Characterising Nichols is a challenge. Many described him as aloof, cool and reserved. As a businessman he was ice cold, they say. During the races he would hang in the background as a team boss. Not everyone could get through to Don Nichols. Peter Bryant, who designed the Shadow Mk2 and Mk3 from 1971 to 1973, later said that because of Nichols’ reputation, a lot of people didn’t get involved with him.

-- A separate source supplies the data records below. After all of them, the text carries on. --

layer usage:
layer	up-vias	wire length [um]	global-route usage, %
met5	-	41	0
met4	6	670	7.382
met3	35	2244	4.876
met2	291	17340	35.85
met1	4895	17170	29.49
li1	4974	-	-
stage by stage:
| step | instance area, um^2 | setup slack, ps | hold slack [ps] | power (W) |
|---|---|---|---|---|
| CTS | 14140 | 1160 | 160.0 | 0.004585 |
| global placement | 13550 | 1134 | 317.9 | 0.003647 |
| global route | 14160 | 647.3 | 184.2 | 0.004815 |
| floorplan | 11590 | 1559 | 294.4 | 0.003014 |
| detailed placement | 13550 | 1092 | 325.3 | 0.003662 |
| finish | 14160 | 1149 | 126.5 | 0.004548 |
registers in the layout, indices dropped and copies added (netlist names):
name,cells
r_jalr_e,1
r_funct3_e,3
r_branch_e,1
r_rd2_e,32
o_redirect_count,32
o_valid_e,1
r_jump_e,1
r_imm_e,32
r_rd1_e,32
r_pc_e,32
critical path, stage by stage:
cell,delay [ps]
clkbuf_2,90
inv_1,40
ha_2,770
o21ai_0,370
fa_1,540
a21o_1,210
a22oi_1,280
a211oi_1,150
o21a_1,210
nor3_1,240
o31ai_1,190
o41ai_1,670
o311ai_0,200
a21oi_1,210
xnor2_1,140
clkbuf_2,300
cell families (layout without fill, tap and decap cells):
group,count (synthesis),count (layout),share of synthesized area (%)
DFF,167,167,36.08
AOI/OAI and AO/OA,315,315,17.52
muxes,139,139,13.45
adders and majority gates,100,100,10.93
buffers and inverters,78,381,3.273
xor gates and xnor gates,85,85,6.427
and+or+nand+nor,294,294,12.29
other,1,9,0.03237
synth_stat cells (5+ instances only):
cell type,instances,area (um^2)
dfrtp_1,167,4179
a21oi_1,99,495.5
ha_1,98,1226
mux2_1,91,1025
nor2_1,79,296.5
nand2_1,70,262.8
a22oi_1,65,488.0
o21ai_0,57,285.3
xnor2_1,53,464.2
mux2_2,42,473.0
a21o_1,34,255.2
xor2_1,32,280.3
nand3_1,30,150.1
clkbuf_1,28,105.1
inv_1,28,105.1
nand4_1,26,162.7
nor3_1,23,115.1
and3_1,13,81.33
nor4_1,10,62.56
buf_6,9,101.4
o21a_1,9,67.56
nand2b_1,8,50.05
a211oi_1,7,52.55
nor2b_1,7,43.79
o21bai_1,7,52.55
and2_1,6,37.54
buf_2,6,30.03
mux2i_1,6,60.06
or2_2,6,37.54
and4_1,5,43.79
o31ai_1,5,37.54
## src/rtl/arm_mem_pkg.sv

```systemverilog
// rtl/arm_mem_pkg.sv - shared types and lane-map helper for the ARM MEM stage
package arm_mem_pkg;

    typedef enum logic [1:0] {
        BYTE = 2'b00,
        HALF = 2'b01,
        WORD = 2'b10,
        BAD  = 2'b11
    } mem_size_t;

    typedef enum logic {
        IDLE = 1'b0,
        WAIT = 1'b1
    } mem_state_t;

    localparam int WAIT_CNT_W = 8;

    // Bit k of mask is byte offset k; reverse sends offset k to lane 3-k.
    function automatic logic [3:0] lane_map(input logic [3:0] mask, input bit reverse);
        return reverse ? {mask[0], mask[1], mask[2], mask[3]} : mask;
    endfunction

endpackage

```

## src/rtl/arm_mem_lane_align.sv

```systemverilog
// rtl/arm_mem_lane_align.sv - store replicate/lane enables and load rotate/extend
module arm_mem_lane_align
    import arm_mem_pkg::*;
#(
    parameter bit LANE_REVERSE = 1'b1
) (
    input  mem_size_t   i_size,
    input  logic [1:0]  i_off,
    input  logic        i_signed,
    input  logic [31:0] i_store_data,
    input  logic [31:0] i_mem_rdata,
    output logic [31:0] o_store_data,
    output logic [3:0]  o_lane_en,
    output logic [31:0] o_load_data
);

    logic [31:0] w_rot;
    logic [3:0]  w_off_mask;

    always_comb begin
        w_off_mask   = 4'b0000;
        o_store_data = i_store_data;
        case (i_size)
            BYTE: begin
                w_off_mask   = 4'b0001 << i_off;
                o_store_data = {4{i_store_data[7:0]}};
            end
            HALF: begin
                w_off_mask   = 4'b0011 << i_off;
                o_store_data = {2{i_store_data[15:0]}};
            end
            WORD:    w_off_mask = 4'b1111;
            default: w_off_mask = 4'b0000;
        endcase
        o_lane_en = lane_map(w_off_mask, LANE_REVERSE);
    end

    // ARM unaligned word loads return the word rotated right by the byte offset.
    always_comb begin
        w_rot = i_mem_rdata;
        case (i_off)
            2'd1:    w_rot = {i_mem_rdata[7:0],  i_mem_rdata[31:8]};
            2'd2:    w_rot = {i_mem_rdata[15:0], i_mem_rdata[31:16]};
            2'd3:    w_rot = {i_mem_rdata[23:0], i_mem_rdata[31:24]};
            default: w_rot = i_mem_rdata;
        endcase
    end

    always_comb begin
        o_load_data = w_rot;
        case (i_size)
            BYTE:    o_load_data = {{24{i_signed & w_rot[7]}}, w_rot[7:0]};
            HALF:    o_load_data = {{16{i_signed & w_rot[15]}}, w_rot[15:0]};
            default: o_load_data = w_rot;
        endcase
    end

endmodule

```

## src/rtl/arm_mem_access_unit.sv

```systemverilog
// rtl/arm_mem_access_unit.sv - MEM stage with req/ready memory port, stall, timeout and fault
module arm_mem_access_unit
    import arm_mem_pkg::*;
#(
    parameter int MAX_WAIT     = 15,
    parameter bit LANE_REVERSE = 1'b1,
    parameter bit HALF_EN      = 1'b1
) (
    input  logic        clk,
    input  logic        rst,
    input  logic        EXMEM_valid,
    input  logic [31:0] EXMEM_data_result,
    input  logic [31:0] EXMEM_rd_data,
    input  logic        EXMEM_rd_we,
    input  logic        EXMEM_rd_data_sel,
    input  logic [3:0]  EXMEM_des_reg_num,
    input  logic        EXMEM_is_load,
    input  logic        EXMEM_is_store,
    input  logic [1:0]  EXMEM_size,
    input  logic        EXMEM_signed,
    output logic        mem_req,
    input  logic        mem_ready,
    output logic [29:0] mem_addr,
    output logic [3:0]  mem_write_en,
    output logic [31:0] mem_data_in,
    input  logic [31:0] mem_data_out,
    output logic        mem_stall,
    output logic        MEMID_rd_we,
    output logic [3:0]  MEMID_rd_num,
    output logic        MEMWB_valid,
    output logic        MEMWB_fault,
    output logic [31:0] MEMWB_data_read_from_mem,
    output logic [31:0] MEMWB_rd_data,
    output logic        MEMWB_rd_we,
    output logic        MEMWB_rd_data_sel,
    output logic [3:0]  MEMWB_des_reg_num
);

    mem_state_t              r_state;
    mem_state_t              w_state_nxt;
    logic [WAIT_CNT_W-1:0]   r_wait_cnt;
    logic [WAIT_CNT_W-1:0]   w_wait_cnt_nxt;

    mem_size_t   w_size;
    logic [1:0]  w_off;
    logic        w_acc;
    logic        w_illegal;
    logic        w_req;
    logic        w_abort;
    logic        w_stall;
    logic        w_fault;
    logic [3:0]  w_lane_en;
    logic [31:0] w_load_data;

    assign w_size = mem_size_t'(EXMEM_size);
    assign w_off  = EXMEM_data_result[1:0];
    assign w_acc  = EXMEM_valid & (EXMEM_is_load | EXMEM_is_store);

    // Illegality only matters for real accesses; plain ALU ops never fault.
    assign w_illegal = w_acc & ((w_size == BAD)
                              | ((w_size == HALF) & (w_off[0] | ~HALF_EN))
                              | (EXMEM_is_load & EXMEM_is_store));

    assign w_req = w_acc & ~w_illegal;

    arm_mem_lane_align #(
        .LANE_REVERSE (LANE_REVERSE)
    ) u_lane_align (
        .i_size       (w_size),
        .i_off        (w_off),
        .i_signed     (EXMEM_signed),
        .i_store_data (EXMEM_rd_data),
        .i_mem_rdata  (mem_data_out),
        .o_store_data (mem_data_in),
        .o_lane_en    (w_lane_en),
        .o_load_data  (w_load_data)
    );

    always_comb begin
        w_state_nxt    = r_state;
        w_wait_cnt_nxt = r_wait_cnt;
        w_abort        = 1'b0;
        case (r_state)
            IDLE: begin
                if (w_req && !mem_ready) begin
                    w_state_nxt    = WAIT;
                    w_wait_cnt_nxt = WAIT_CNT_W'(1);
                end
            end
            WAIT: begin
                if (!w_req || mem_ready) begin
                    w_state_nxt    = IDLE;
                    w_wait_cnt_nxt = '0;
                end else if (r_wait_cnt == WAIT_CNT_W'(MAX_WAIT)) begin
                    w_abort        = 1'b1;
                    w_state_nxt    = IDLE;
                    w_wait_cnt_nxt = '0;
                end else begin
                    w_wait_cnt_nxt = r_wait_cnt + WAIT_CNT_W'(1);
                end
            end
            default: begin
                w_state_nxt    = IDLE;
                w_wait_cnt_nxt = '0;
            end
        endcase
    end

    always_ff @(posedge clk) begin
        if (rst) begin
            r_state    <= IDLE;
            r_wait_cnt <= '0;
        end else begin
            r_state    <= w_state_nxt;
            r_wait_cnt <= w_wait_cnt_nxt;
        end
    end

    assign w_stall      = w_req & ~mem_ready & ~w_abort;
    assign w_fault      = w_illegal | w_abort;
    assign mem_req      = w_req;
    assign mem_stall    = w_stall;
    assign mem_addr     = EXMEM_data_result[31:2];
    assign mem_write_en = (w_req & EXMEM_is_store) ? w_lane_en : 4'b0000;
    assign MEMID_rd_we  = EXMEM_valid & EXMEM_rd_we;
    assign MEMID_rd_num = EXMEM_des_reg_num;

    // A stalled cycle pushes a bubble so writeback never sees a half-done access.
    always_ff @(posedge clk) begin
        if (rst) begin
            MEMWB_valid              <= 1'b0;
            MEMWB_fault              <= 1'b0;
            MEMWB_data_read_from_mem <= '0;
            MEMWB_rd_data            <= '0;
            MEMWB_rd_we              <= 1'b0;
            MEMWB_rd_data_sel        <= 1'b0;
            MEMWB_des_reg_num        <= '0;
        end else if (w_stall) begin
            MEMWB_valid <= 1'b0;
            MEMWB_fault <= 1'b0;
            MEMWB_rd_we <= 1'b0;
        end else begin
            MEMWB_valid              <= EXMEM_valid;
            MEMWB_fault              <= w_fault;
            MEMWB_data_read_from_mem <= w_load_data;
            MEMWB_rd_data            <= EXMEM_data_result;
            MEMWB_rd_we              <= EXMEM_rd_we & ~w_fault;
            MEMWB_rd_data_sel        <= EXMEM_rd_data_sel;
            MEMWB_des_reg_num        <= EXMEM_des_reg_num;
        end
    end

endmodule

```

## config.mk

```make
export PLATFORM = sky130hd
export DESIGN_NAME = arm_mem_access_unit
export DESIGN_NICKNAME = d
export VERILOG_FILES = /design/src/rtl/arm_mem_pkg.sv /design/src/rtl/arm_mem_lane_align.sv /design/src/rtl/arm_mem_access_unit.sv
export SDC_FILE = /design/constraint.sdc
export NUM_CORES = 1
export LEC_CHECK = 0
export CORE_MARGIN = 5
export CORE_UTILIZATION = 42
export CTS_CLUSTER_DIAMETER = 100
export DETAILED_ROUTE_END_ITERATION = 16
export PLACE_DENSITY_LB_ADDON = 0.1
export SETUP_SLACK_MARGIN = 0.15
export SLEW_MARGIN = 20
export SYNTH_ARGS = -nofsm -noshare
export SYNTH_HDL_FRONTEND = slang
export SYNTH_SLANG_ARGS = --single-unit
```

## constraint.sdc

```tcl
create_clock -name clk -period 2.8 [get_ports clk]
set_input_delay 0.42 -clock clk [delete_from_list [all_inputs] [get_ports clk]]
set_output_delay 0.42 -clock clk [all_outputs]
set_load 0.01 [all_outputs]
```

==> results.yml, run 1 <==
run_status:
  status: "completed"
sta:
  drv_slew: 0
  worstMarginPinSlew_ns: 0.651
  finalCriticalPeriod_ns: 2.55
  clock_skew_ns: 0.00525
  finalSetupViolCount: 0
  hold_viol_final: 0
  slew_headroom_pct: 56.5
  fmax_ghz: 0.392
  setup_tns_ns: 0
  rsz0062_at_grt: "no"
  finalCritPeriodShare_pct: 91.2
  fin_hold_ws_ns: 0.470
clock_network:
  cts-root-buf: "clkbuf_8"
  htreeDepth: 3
  clkTransAtPathRegs_ns: 0.08
  clock_latency_ns: 0.35
  clock-sinks: 81
  clockBufferDepth: 2
  cts_buffers: 9
  cts.hold.buffers_added: 0
  tritoncts: "yes"
worst_setup_path:
  cp.required_ns: 2.38
  crit_arrival_ns: 2.13
  r2r-end: "MEMWB_rd_data[5]"
  r2r_start: "r_wait_cnt[0]"
  path_class: "in -> out"
  r2r_slack_ns: 0.59
  endpoint_kind: "primary output"
  worst-r2r-cell-count: 6
  crit_path_start_kind: "input pin"
  worstPathMaxFanout: 7
synthesis:
  synth_area_um2: 4630
  synth_top_cell_area_share_pct: 35.0
  synth.distinct_cells: 48
  yosys-top-cells-area: "dfxtp_1 35%, mux4_2 16%, a22o_1 12%"
  ys.flop_type: "dfxtp_1"
  yosysSeqAreaShare_pct: 35.0
  yosysTopAreaCell: "dfxtp_1"
  post_synth.cell_area_avg_um2: 10.4
  syn_inst: 445
  async_reset_ff_share_pct: 0
  synth_edf_count: 0
  yosys_warnings: 0
  syn-num-nets: 557
  ys_ff_latch: 81
grt:
  grt_pass1_vias: 4248
  grt_start_max_net_pins: 50
  gr-total-overflow: 0
  antenna_found_initial: 0
  grt_first_pass_wirelength_um: 22100
  grt_use_total_pct: 20.9
detailed_routing:
  remaining_drc_errors: 0
  avgRoutedWirePerCell_um: 18.5
  drtPass1Iterations: 4
  via_per_inst: 5.41
  wirelength_um: 14600
  ant_nets: 0
  via_count: 4274
  drt_iter0_drc: 237
floorplan:
  ios: 256
  die_x_um: 115
  core.rowCount: 38
  die_y_um: 115
  initial_utilization_pct: 42.7
  dieArea_um2: 13200
  core-area_um2: 10800
power:
  cellPowerDensity_nw_per_um2: 451
  total_power_mw: 3.23
  leakage_nw: 2.83
  ir_worst_vdd_uv: 302
place:
  dp_hpwl_um: 11600
  place_inst: 773
  place.gp.congestion: 0.818
  port_buffers: 255
final_layout:
  fin_util_pct: 66.1
  multi_input_area_um2: 2400
  mostFrequentLayoutCells: "247 x clkdlybuf4s50_1, 81 x dfxtp_1, 63 x a22o_1"
  drive_gt1_share_pct: 11.8
  area_growth_pct: 54.7
  fillerInstances: 883
  seq_area_um2: 1620
  nNetsFinal: 757
  final_common_cell: "clkdlybuf4s50_1"
  fin_cells: 790
  antenna_cells: 0
worst_hold_path:
  whs_endpoint: "MEMWB_data_read_from_mem[13]"
  holdPathStages: 1
  hold_path.startpoint: "MEMWB_data_read_from_mem[13]"
  holdCritPathClass: "reg -> reg"
flow_run:
  maxCapViolations: 0
===== src/rtl/sync_fifo.sv =====
// Single-clock FIFO with first-word-fall-through head.
// Caller must not push when full without a pop, nor pop when empty.
module sync_fifo #(
  parameter int W  = 32,
  parameter int D  = 16,
  parameter int LW = $clog2(D) + 1
) (
  input  logic          clk,
  input  logic          rst_n,
  input  logic          push_i,
  input  logic          pop_i,
  input  logic [W-1:0]  din_i,
  output logic [W-1:0]  dout_o,
  output logic          full_o,
  output logic          empty_o,
  output logic [LW-1:0] level_o
);

  localparam int AW = $clog2(D);

  logic [W-1:0]  mem_q [D];
  logic [AW-1:0] wr_q, wr_d;
  logic [AW-1:0] rd_q, rd_d;
  logic [LW-1:0] lvl_q, lvl_d;

  always_comb begin
    wr_d  = wr_q;
    rd_d  = rd_q;
    lvl_d = lvl_q;
    if (push_i) wr_d = wr_q + AW'(1);
    if (pop_i)  rd_d = rd_q + AW'(1);
    if (push_i && !pop_i) lvl_d = lvl_q + LW'(1);
    if (pop_i && !push_i) lvl_d = lvl_q - LW'(1);
  end

  always_ff @(posedge clk or negedge rst_n) begin
    if (!rst_n) begin
      wr_q  <= '0;
      rd_q  <= '0;
      lvl_q <= '0;
    end else begin
      wr_q  <= wr_d;
      rd_q  <= rd_d;
      lvl_q <= lvl_d;
    end
  end

  // Storage needs no reset: pointers define what is valid.
  always_ff @(posedge clk) begin
    if (push_i) mem_q[wr_q] <= din_i;
  end

  assign dout_o  = mem_q[rd_q];
  assign full_o  = (lvl_q == LW'(D));
  assign empty_o = (lvl_q == '0);
  assign level_o = lvl_q;

endmodule
File: config.mk
export PLATFORM = sky130hd
export DESIGN_NAME = fifo_rr_scheduler
export DESIGN_NICKNAME = d
export VERILOG_FILES = /design/src/rtl/fifo_rr_scheduler.sv
export SDC_FILE = /design/constraint.sdc
export NUM_CORES = 1
export LEC_CHECK = 0
export BUFFER_PORTS_ARGS = -buffer_cell sky130_fd_sc_hd__buf_4
export CAP_MARGIN = 30
export CORE_MARGIN = 10
export CORE_UTILIZATION = 43
export CTS_BUF_LIST = sky130_fd_sc_hd__clkbuf_4
export DETAILED_ROUTE_END_ITERATION = 16
export GPL_TIMING_DRIVEN = 0
export PLACE_DENSITY = 0.81
export SYNTH_ARGS = -nofsm -noshare
export SYNTH_HDL_FRONTEND = slang
export SYNTH_SLANG_ARGS = --single-unit
File: constraint.sdc
create_clock -name clk -period 1.7 [get_ports clk]
set_input_delay 0.085 -clock clk [delete_from_list [all_inputs] [get_ports clk]]
set_output_delay 0.085 -clock clk [all_outputs]
set_load 0.01 [all_outputs]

Hans-Joachin Stuck drove for Nichols in Formula 1 in 1978 and painted a different picture of him in an interview for this article: ‘Don was my best team boss during my time in Formula 1. He had a great personality and I would have liked to have worked with him longer. Unlike other team owners, he kept to his agreements 100 per cent. Our dealings were always open and honest. We always got along well and talked on the phone up until his death. I can’t say anything bad about him or understand such statements about him.’
Childhood and youth
In the middle of nowhere – that’s how you would describe where Don Nichols spent his childhood. In the state of Missouri, in the triangle formed by Kansas City, St Louis and Springfield, is the small town of Eldon. Today some 5,000 people live there. In the 1920s it was probably only a few hundred. Donald Robert Nichols was born on 23 November 1924.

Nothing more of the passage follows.